Line by line, copy the records below exactly.
* * * *
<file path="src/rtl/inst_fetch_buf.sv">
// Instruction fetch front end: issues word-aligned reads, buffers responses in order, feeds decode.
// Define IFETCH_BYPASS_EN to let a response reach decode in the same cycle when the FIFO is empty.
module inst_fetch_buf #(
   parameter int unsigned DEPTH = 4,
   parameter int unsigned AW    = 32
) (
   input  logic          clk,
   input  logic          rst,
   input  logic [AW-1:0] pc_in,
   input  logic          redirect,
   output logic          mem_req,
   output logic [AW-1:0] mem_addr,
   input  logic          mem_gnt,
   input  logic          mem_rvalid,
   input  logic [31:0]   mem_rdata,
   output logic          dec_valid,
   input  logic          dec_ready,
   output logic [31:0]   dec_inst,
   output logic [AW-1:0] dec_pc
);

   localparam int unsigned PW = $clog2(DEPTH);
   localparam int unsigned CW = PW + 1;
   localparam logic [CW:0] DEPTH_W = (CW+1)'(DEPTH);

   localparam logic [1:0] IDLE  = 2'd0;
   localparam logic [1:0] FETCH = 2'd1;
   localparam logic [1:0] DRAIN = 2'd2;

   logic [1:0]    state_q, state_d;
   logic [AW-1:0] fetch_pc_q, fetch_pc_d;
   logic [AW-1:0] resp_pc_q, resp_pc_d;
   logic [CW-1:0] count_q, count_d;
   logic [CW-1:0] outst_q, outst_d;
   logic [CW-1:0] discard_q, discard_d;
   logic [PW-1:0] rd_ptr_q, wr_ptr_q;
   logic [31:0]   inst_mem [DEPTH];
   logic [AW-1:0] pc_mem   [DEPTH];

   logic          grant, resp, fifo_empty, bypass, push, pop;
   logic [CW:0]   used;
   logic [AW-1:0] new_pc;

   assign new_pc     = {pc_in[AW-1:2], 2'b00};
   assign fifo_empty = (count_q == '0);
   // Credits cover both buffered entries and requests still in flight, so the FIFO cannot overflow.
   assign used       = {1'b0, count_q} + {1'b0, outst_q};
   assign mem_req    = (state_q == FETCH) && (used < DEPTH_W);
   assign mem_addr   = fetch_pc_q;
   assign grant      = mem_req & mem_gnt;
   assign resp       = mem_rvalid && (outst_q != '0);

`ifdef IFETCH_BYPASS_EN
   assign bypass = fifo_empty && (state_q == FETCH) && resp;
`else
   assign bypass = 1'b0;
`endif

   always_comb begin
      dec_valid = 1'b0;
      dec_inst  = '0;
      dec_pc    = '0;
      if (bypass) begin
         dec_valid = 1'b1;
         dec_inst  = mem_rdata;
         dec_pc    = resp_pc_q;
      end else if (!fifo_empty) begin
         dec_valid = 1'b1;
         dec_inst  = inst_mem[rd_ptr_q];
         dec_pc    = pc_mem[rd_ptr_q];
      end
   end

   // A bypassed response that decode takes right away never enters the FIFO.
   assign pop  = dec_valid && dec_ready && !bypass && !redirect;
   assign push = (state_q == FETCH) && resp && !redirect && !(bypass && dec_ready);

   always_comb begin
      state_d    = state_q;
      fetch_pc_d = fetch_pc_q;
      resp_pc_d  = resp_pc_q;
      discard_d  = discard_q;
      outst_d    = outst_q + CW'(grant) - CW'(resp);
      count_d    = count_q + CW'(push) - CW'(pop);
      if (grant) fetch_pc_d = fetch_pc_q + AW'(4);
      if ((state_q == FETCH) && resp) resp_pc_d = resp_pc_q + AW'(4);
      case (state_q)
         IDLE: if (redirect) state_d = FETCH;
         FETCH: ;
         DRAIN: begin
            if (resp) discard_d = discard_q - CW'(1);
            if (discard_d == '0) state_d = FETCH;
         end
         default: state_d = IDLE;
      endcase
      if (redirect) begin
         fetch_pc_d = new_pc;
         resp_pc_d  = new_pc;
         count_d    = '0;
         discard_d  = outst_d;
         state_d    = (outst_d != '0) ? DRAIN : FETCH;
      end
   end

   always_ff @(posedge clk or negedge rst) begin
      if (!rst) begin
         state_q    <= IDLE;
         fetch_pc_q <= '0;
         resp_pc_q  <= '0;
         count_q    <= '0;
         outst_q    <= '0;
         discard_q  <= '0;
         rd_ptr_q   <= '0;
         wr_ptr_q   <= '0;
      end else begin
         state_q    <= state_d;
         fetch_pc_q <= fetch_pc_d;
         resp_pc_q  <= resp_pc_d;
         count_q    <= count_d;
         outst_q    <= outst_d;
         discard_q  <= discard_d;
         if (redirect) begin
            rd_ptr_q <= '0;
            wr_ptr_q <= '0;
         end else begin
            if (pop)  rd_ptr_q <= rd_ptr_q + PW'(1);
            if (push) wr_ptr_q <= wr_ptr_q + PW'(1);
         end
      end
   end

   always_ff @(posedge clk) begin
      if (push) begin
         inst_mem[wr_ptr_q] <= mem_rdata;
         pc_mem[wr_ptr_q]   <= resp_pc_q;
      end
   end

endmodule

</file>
* * * *
▶ **Task result**
<file path="src/rtl/inst_fetch_buf.sv">
// Instruction fetch front end: issues word-aligned reads, buffers responses in order, feeds decode.
// Define IFETCH_BYPASS_EN to let a response reach decode in the same cycle when the FIFO is empty.
module inst_fetch_buf #(
   parameter int unsigned DEPTH = 4,
   parameter int unsigned AW    = 32
) (
   input  logic          clk,
   input  logic          rst,
   input  logic [AW-1:0] pc_in,
   input  logic          redirect,
   output logic          mem_req,
   output logic [AW-1:0] mem_addr,
   input  logic          mem_gnt,
   input  logic          mem_rvalid,
   input  logic [31:0]   mem_rdata,
   output logic          dec_valid,
   input  logic          dec_ready,
   output logic [31:0]   dec_inst,
   output logic [AW-1:0] dec_pc
);

   localparam int unsigned PW = $clog2(DEPTH);
   localparam int unsigned CW = PW + 1;
   localparam logic [CW:0] DEPTH_W = (CW+1)'(DEPTH);

   localparam logic [1:0] IDLE  = 2'd0;
   localparam logic [1:0] FETCH = 2'd1;
   localparam logic [1:0] DRAIN = 2'd2;

   logic [1:0]    state_q, state_d;
   logic [AW-1:0] fetch_pc_q, fetch_pc_d;
   logic [AW-1:0] resp_pc_q, resp_pc_d;
   logic [CW-1:0] count_q, count_d;
   logic [CW-1:0] outst_q, outst_d;
   logic [CW-1:0] discard_q, discard_d;
   logic [PW-1:0] rd_ptr_q, wr_ptr_q;
   logic [31:0]   inst_mem [DEPTH];
   logic [AW-1:0] pc_mem   [DEPTH];

   logic          grant, resp, fifo_empty, bypass, push, pop;
   logic [CW:0]   used;
   logic [AW-1:0] new_pc;

   assign new_pc     = {pc_in[AW-1:2], 2'b00};
   assign fifo_empty = (count_q == '0);
   // Credits cover both buffered entries and requests still in flight, so the FIFO cannot overflow.
   assign used       = {1'b0, count_q} + {1'b0, outst_q};
   assign mem_req    = (state_q == FETCH) && (used < DEPTH_W);
   assign mem_addr   = fetch_pc_q;
   assign grant      = mem_req & mem_gnt;
   assign resp       = mem_rvalid && (outst_q != '0);

`ifdef IFETCH_BYPASS_EN
   assign bypass = fifo_empty && (state_q == FETCH) && resp;
`else
   assign bypass = 1'b0;
`endif

   always_comb begin
      dec_valid = 1'b0;
      dec_inst  = '0;
      dec_pc    = '0;
      if (bypass) begin
         dec_valid = 1'b1;
         dec_inst  = mem_rdata;
         dec_pc    = resp_pc_q;
      end else if (!fifo_empty) begin
         dec_valid = 1'b1;
         dec_inst  = inst_mem[rd_ptr_q];
         dec_pc    = pc_mem[rd_ptr_q];
      end
   end

   // A bypassed response that decode takes right away never enters the FIFO.
   assign pop  = dec_valid && dec_ready && !bypass && !redirect;
   assign push = (state_q == FETCH) && resp && !redirect && !(bypass && dec_ready);

   always_comb begin
      state_d    = state_q;
      fetch_pc_d = fetch_pc_q;
      resp_pc_d  = resp_pc_q;
      discard_d  = discard_q;
      outst_d    = outst_q + CW'(grant) - CW'(resp);
      count_d    = count_q + CW'(push) - CW'(pop);
      if (grant) fetch_pc_d = fetch_pc_q + AW'(4);
      if ((state_q == FETCH) && resp) resp_pc_d = resp_pc_q + AW'(4);
      case (state_q)
         IDLE: if (redirect) state_d = FETCH;
         FETCH: ;
         DRAIN: begin
            if (resp) discard_d = discard_q - CW'(1);
            if (discard_d == '0) state_d = FETCH;
         end
         default: state_d = IDLE;
      endcase
      if (redirect) begin
         fetch_pc_d = new_pc;
         resp_pc_d  = new_pc;
         count_d    = '0;
         discard_d  = outst_d;
         state_d    = (outst_d != '0) ? DRAIN : FETCH;
      end
   end

   always_ff @(posedge clk or negedge rst) begin
      if (!rst) begin
         state_q    <= IDLE;
         fetch_pc_q <= '0;
         resp_pc_q  <= '0;
         count_q    <= '0;
         outst_q    <= '0;
         discard_q  <= '0;
         rd_ptr_q   <= '0;
         wr_ptr_q   <= '0;
      end else begin
         state_q    <= state_d;
         fetch_pc_q <= fetch_pc_d;
         resp_pc_q  <= resp_pc_d;
         count_q    <= count_d;
         outst_q    <= outst_d;
         discard_q  <= discard_d;
         if (redirect) begin
            rd_ptr_q <= '0;
            wr_ptr_q <= '0;
         end else begin
            if (pop)  rd_ptr_q <= rd_ptr_q + PW'(1);
            if (push) wr_ptr_q <= wr_ptr_q + PW'(1);
         end
      end
   end

   always_ff @(posedge clk) begin
      if (push) begin
         inst_mem[wr_ptr_q] <= mem_rdata;
         pc_mem[wr_ptr_q]   <= resp_pc_q;
      end
   end

endmodule

</file>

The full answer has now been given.